Until May 1972 there was virtually no contact between ourselves at Bailrigg and other campus stations. Often the first we knew of additional campus stations coming on the air was when the Ministry engineers visited us, and informed us of their recent visits to our contemporaries. However in the spring of 1972 we received two letters offering positive action to spur further contact. A letter from York arrived first, making tentative suggestions about a conference for student broadcasters; while by coincidence Essex had come up with the same idea but had already taken the first steps in organising one. So with the exception of York, whose Station Director had misinterpreted the Essex gesture, a conference in May brought together representatives of all stations already operating and a number of groups with plans to set up stations. It was a highly successful conference; but the most significant achievement was the formation of the National Association of Student Broadcasting, which would be able to act as a co-ordinating body and a spokesman for all stations in dealing with the various authorities; such as -Phonographic Performances, with whom more satisfactory arrangements have been negotiated. They now allow 60 % of the broadcast time to be devoted to "needletime", whereas previously a fixed four hours per day was allowed, which imposed rigid limits on programming. The NASB has also organised a system enabling easier exchange of taped programmes between stations, and recently started a newsletter.

Further conferences were held at Warwick in 1973, Loughborough in 1974 and in February this year at Guildford. York sent representatives to the second conference and was accepted as a "founder member" since it is the oldest of the campus stations. Other founder members were the stations at Bath, Brunel, Essex, Kent, Loughborough, Stirling, Surrey, Swansea, Warwick and of course Lancaster. Representatives of each station attend frequent "committee meetings". When we met our fellow broadcasters for the first time we found a wide variety of origins and approaches. Some had started as land-based pirates; one began with a public-address-type operation; others, like ourselves, had no real forerunners. The amounts spent on equipment varied from about £2,400 at Warwick to something like £600 at Essex. The latter used very modest studio equipment yet due to the very organised running of the station it proved possible to maintain it in very good working order. Warwick had spent much of their money on a large wooden but which providers them with a studio completely separate from the main buildings. There is no such thing as a "typical campus station" - each is highly individual, and this is one of the most fascinating aspects of campus radio.

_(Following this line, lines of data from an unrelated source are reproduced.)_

`src/rtl/core_regs_map.vh`:
```
`ifndef CORE_REGS_MAP_VH
`define CORE_REGS_MAP_VH
// Special function register addresses.
`define STATUS_WORD_ADDR   8'hD0
`define MAIN_OPERAND_ADDR  8'hE0
`define SCRATCH_B_ADDR     8'hF0
// Status word field positions.
`define CARRY_BIT          7
`define NIBBLE_CARRY_BIT   6
`define USER_FLAG_ZERO_BIT 5
`define BANK_SEL_HI        4
`define BANK_SEL_LO        3
`define OVERFLOW_BIT       2
`define USER_FLAG_ONE_BIT  1
`define PARITY_BIT         0
// Reset values.
`define STATUS_WORD_RESET  8'h00
`define MAIN_OPERAND_RESET 8'h00
`define SCRATCH_B_RESET    8'h00
`define WORK_REG_RESET     8'h00
// Working register window in DATA space.
`define WORK_REG_TOP       8'h1F
`endif

```
`src/rtl/cpu_core_register_set.v`:
```
// How it works
// - Four banks of eight bytes occupy DATA addresses 0x00 to 0x1F.
// - Status bits 4:3 select which bank bank relative accesses use; DATA port accesses ignore them.
// - Bit 7 set on add carry or subtract borrow, else cleared by arithmetic.
// - Bit 6 set on carry into or borrow from high nibble, else cleared.
// - Bit 2 set on arithmetic or multiply/divide overflow, independent of carry, else cleared.
// - Bit 0 shows odd parity of the main operand register.
// - Bits 5 and 1 are user flags, never changed by hardware.
// - Status word sits at special address 0xD0, bit addressable, resets zero.
// - Main operand register at 0xE0 resets to zero, used by most instructions.
// - B supplies second multiply/divide operand, otherwise plain scratch byte.
// - B register sits at special address 0xF0, resets to zero.
`timescale 1ns/10ps
`default_nettype none
`include "core_regs_map.vh"
module cpu_core_register_set
#(
    parameter WORK_REG_COUNT = 32
)
(
    // Clock and reset.
    input  wire       core_clk_in,
    input  wire       rst_n_in,
    // Special function space port, byte or bit write.
    input  wire       spc_wr_in,
    input  wire       spc_bit_wr_in,
    input  wire [2:0] spc_bit_sel_in,
    input  wire [7:0] spc_addr_in,
    input  wire [7:0] spc_wdata_in,
    output reg  [7:0] spc_rdata_out,
    // Working register port in DATA space.
    input  wire       data_wr_in,
    input  wire [7:0] data_addr_in,
    input  wire [7:0] data_wdata_in,
    output reg  [7:0] data_rdata_out,
    // Bank relative working register port.
    input  wire       bank_wr_in,
    input  wire [2:0] bank_reg_in,
    input  wire [7:0] bank_wdata_in,
    output reg  [7:0] bank_rdata_out,
    // Result write from the execution unit.
    input  wire       opnd_load_in,
    input  wire [7:0] opnd_result_in,
    input  wire       arith_done_in,
    input  wire       carry_in,
    input  wire       nibble_carry_in,
    input  wire       overflow_in,
    // Operands and state for the execution unit.
    output reg  [7:0] main_operand_out,
    output reg  [7:0] second_operand_out,
    output reg  [7:0] program_status_word_out,
    output reg  [1:0] bank_select_out
);

    ////////////////////////////////////////////////////////////////////////
    // Storage.
    reg  [7:0] bank_working_regs [0:WORK_REG_COUNT-1];
    reg  [7:0] status_word_reg;
    reg  [7:0] arith_operand_reg;
    reg  [7:0] scratch_b_reg;

    // Next values.
    reg  [7:0] next_opnd;
    reg  [7:0] next_status;
    reg  [7:0] next_b;
    reg  [7:0] next_spc_rdata;
    reg  [7:0] next_data_rdata;
    reg  [7:0] next_bank_rdata;

    // Decoded requests.
    wire       opnd_byte_hit;
    wire       opnd_bit_hit;
    wire       status_byte_hit;
    wire       status_bit_hit;
    wire       b_byte_hit;
    wire       b_bit_hit;
    wire       data_hit;
    wire       data_write;
    wire       bank_write;
    wire [4:0] data_index;
    wire [4:0] bank_index;
    integer    i;

    ////////////////////////////////////////////////////////////////////////
    // Decides whether a request addresses one special register.
    function addr_match;
        input [7:0] addr;
        input [7:0] target;
        begin
            addr_match = (addr == target);
        end
    endfunction

    // Applies a byte write or a single bit write to a register value.
    function [7:0] apply_write;
        input [7:0] old;
        input       byte_wr;
        input       bit_wr;
        input [2:0] sel;
        input [7:0] wdata;
        begin
            apply_write = old;
            if (byte_wr)
                apply_write = wdata;
            else if (bit_wr)
                apply_write[sel] = wdata[0];
        end
    endfunction

    ////////////////////////////////////////////////////////////////////////
    // Address decoding.
    assign opnd_byte_hit   = spc_wr_in && addr_match(spc_addr_in, `MAIN_OPERAND_ADDR);
    assign opnd_bit_hit    = spc_bit_wr_in && addr_match(spc_addr_in, `MAIN_OPERAND_ADDR);
    assign status_byte_hit = spc_wr_in && addr_match(spc_addr_in, `STATUS_WORD_ADDR);
    assign status_bit_hit  = spc_bit_wr_in && addr_match(spc_addr_in, `STATUS_WORD_ADDR);
    assign b_byte_hit      = spc_wr_in && addr_match(spc_addr_in, `SCRATCH_B_ADDR);
    assign b_bit_hit       = spc_bit_wr_in && addr_match(spc_addr_in, `SCRATCH_B_ADDR);

    // Working register window and bank relative index.
    assign data_hit   = (data_addr_in <= `WORK_REG_TOP);
    assign data_index = data_addr_in[4:0];
    assign bank_index = {status_word_reg[`BANK_SEL_HI:`BANK_SEL_LO], bank_reg_in};
    assign data_write = data_wr_in && data_hit;
    assign bank_write = bank_wr_in && !data_write;

    ////////////////////////////////////////////////////////////////////////
    // Main operand register; special space writes win over results.
    always @*
    begin
        next_opnd = arith_operand_reg;
        if (opnd_byte_hit || opnd_bit_hit)
            next_opnd = apply_write(arith_operand_reg, opnd_byte_hit, opnd_bit_hit,
                                    spc_bit_sel_in, spc_wdata_in);
        else if (opnd_load_in)
            next_opnd = opnd_result_in;
    end

    // Scratch byte, also the second operand of multiply and divide.
    always @*
    begin
        next_b = apply_write(scratch_b_reg, b_byte_hit, b_bit_hit,
                             spc_bit_sel_in, spc_wdata_in);
    end

    // Status word; software writes win over arithmetic flag updates.
    always @*
    begin
        next_status = status_word_reg;
        if (arith_done_in)
        begin
            next_status[`CARRY_BIT]        = carry_in;
            next_status[`NIBBLE_CARRY_BIT] = nibble_carry_in;
            next_status[`OVERFLOW_BIT]     = overflow_in;
        end
        next_status = apply_write(next_status, status_byte_hit, status_bit_hit,
                                  spc_bit_sel_in, spc_wdata_in);
        next_status[`PARITY_BIT] = ^next_opnd;
    end

    ////////////////////////////////////////////////////////////////////////
    // Read paths, taken from the state before any same edge write.
    always @*
    begin
        case (spc_addr_in)
            `STATUS_WORD_ADDR:  next_spc_rdata = status_word_reg;
            `MAIN_OPERAND_ADDR: next_spc_rdata = arith_operand_reg;
            `SCRATCH_B_ADDR:    next_spc_rdata = scratch_b_reg;
            default:            next_spc_rdata = 8'h00;
        endcase
    end

    always @*
    begin
        next_data_rdata = 8'h00;
        if (data_hit)
            next_data_rdata = bank_working_regs[data_index];
        next_bank_rdata = bank_working_regs[bank_index];
    end

    ////////////////////////////////////////////////////////////////////////
    // Architectural registers.
    always @(posedge core_clk_in)
    begin
        if (!rst_n_in)
        begin
            arith_operand_reg <= `MAIN_OPERAND_RESET;
            status_word_reg   <= `STATUS_WORD_RESET;
            scratch_b_reg     <= `SCRATCH_B_RESET;
        end
        else
        begin
            arith_operand_reg <= next_opnd;
            status_word_reg   <= next_status;
            scratch_b_reg     <= next_b;
        end
    end

    ////////////////////////////////////////////////////////////////////////
    // Output flip-flops.
    always @(posedge core_clk_in)
    begin
        if (!rst_n_in)
        begin
            main_operand_out        <= `MAIN_OPERAND_RESET;
            second_operand_out      <= `SCRATCH_B_RESET;
            program_status_word_out <= `STATUS_WORD_RESET;
            bank_select_out         <= 2'h0;
            spc_rdata_out           <= 8'h00;
            data_rdata_out          <= 8'h00;
            bank_rdata_out          <= 8'h00;
        end
        else
        begin
            main_operand_out        <= next_opnd;
            second_operand_out      <= next_b;
            program_status_word_out <= next_status;
            bank_select_out         <= next_status[`BANK_SEL_HI:`BANK_SEL_LO];
            spc_rdata_out           <= next_spc_rdata;
            data_rdata_out          <= next_data_rdata;
            bank_rdata_out          <= next_bank_rdata;
        end
    end

    ////////////////////////////////////////////////////////////////////////
    // Working registers; a DATA space write wins over a bank write.
    always @(posedge core_clk_in)
    begin
        if (!rst_n_in)
        begin
            for (i = 0; i < WORK_REG_COUNT; i = i + 1)
                bank_working_regs[i] <= `WORK_REG_RESET;
        end
        else if (data_write)
        begin
            bank_working_regs[data_index] <= data_wdata_in;
        end
        else if (bank_write)
        begin
            bank_working_regs[bank_index] <= bank_wdata_in;
        end
    end

endmodule
`default_nettype wire

```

At the end of the Summer Term 1972 I like my predecessor, was forced to resign the position of Director due to pressure of academic work. Also, for personal reasons I was given permission to take a year away from Lancaster before embarking on my final year. I thought I was going to miss quite a lot of developments at Radio Bailrigg, but as things turned out I missed very little! during the summer I heard that the Ministry had requested that "before any inspection of the installation is made" the frequency be changed to 962 kHz, since Radio Solent was shortly to begin operating; on 998 kHz. While the station was waiting for a new crystal to be made it was decided that since we had been putting out full programmes without official permission in any case, the autumn's test broadcasts would start as planned on 998 kHz, This proved to be a fatal

              -Page Six. -

decision, for the Ministry somehow found out that transmissions were taking place, and ordered them to be stopped immediately until full approval had been granted for 962 kHz. Only a continuous tone or a single tape of music announced as a "test transmission" was allowed. A few of these "tests" were made but an even worse crisis arose when the transmitter stopped working altogether! The lack of technical knowledge available combined with the age of the transmitter convinced my colleagues that a new transmitter was the obvious answer. After various delays and problems two more terms had gone by, and despite attempts to get 'back on the air by the beginning of the Autumn Term it was November 1973 before everything had been approved by the men from the Ministry. Now a new studio complex has been purpose-built in the latest of the colleges to be completed. This comprises two self-contained studios, the smaller mainly for presentation and a larger one for presentation and production. Each contains two GL-75 record decks, two Revox A.77 tape decks, an eight-channel mixing console and several AKG D.202 microphones. Ancillary equipment includes a cassette recorder, various additional microphones and remote facilities. A useful facility for live transmissions is a means of cutting off the output from either studio through the mixer in the adjacent studio, which means that anyone who gets "out of hand.' can be cut off without being aware of the fact and without undue chaos ensuing. Outside the studios is a large reception area and office. Storage space is available for the tapes and records - the latter amounting to hundreds of LPs and several thousand singles as well as numerous spare parts, wire and engineering tools.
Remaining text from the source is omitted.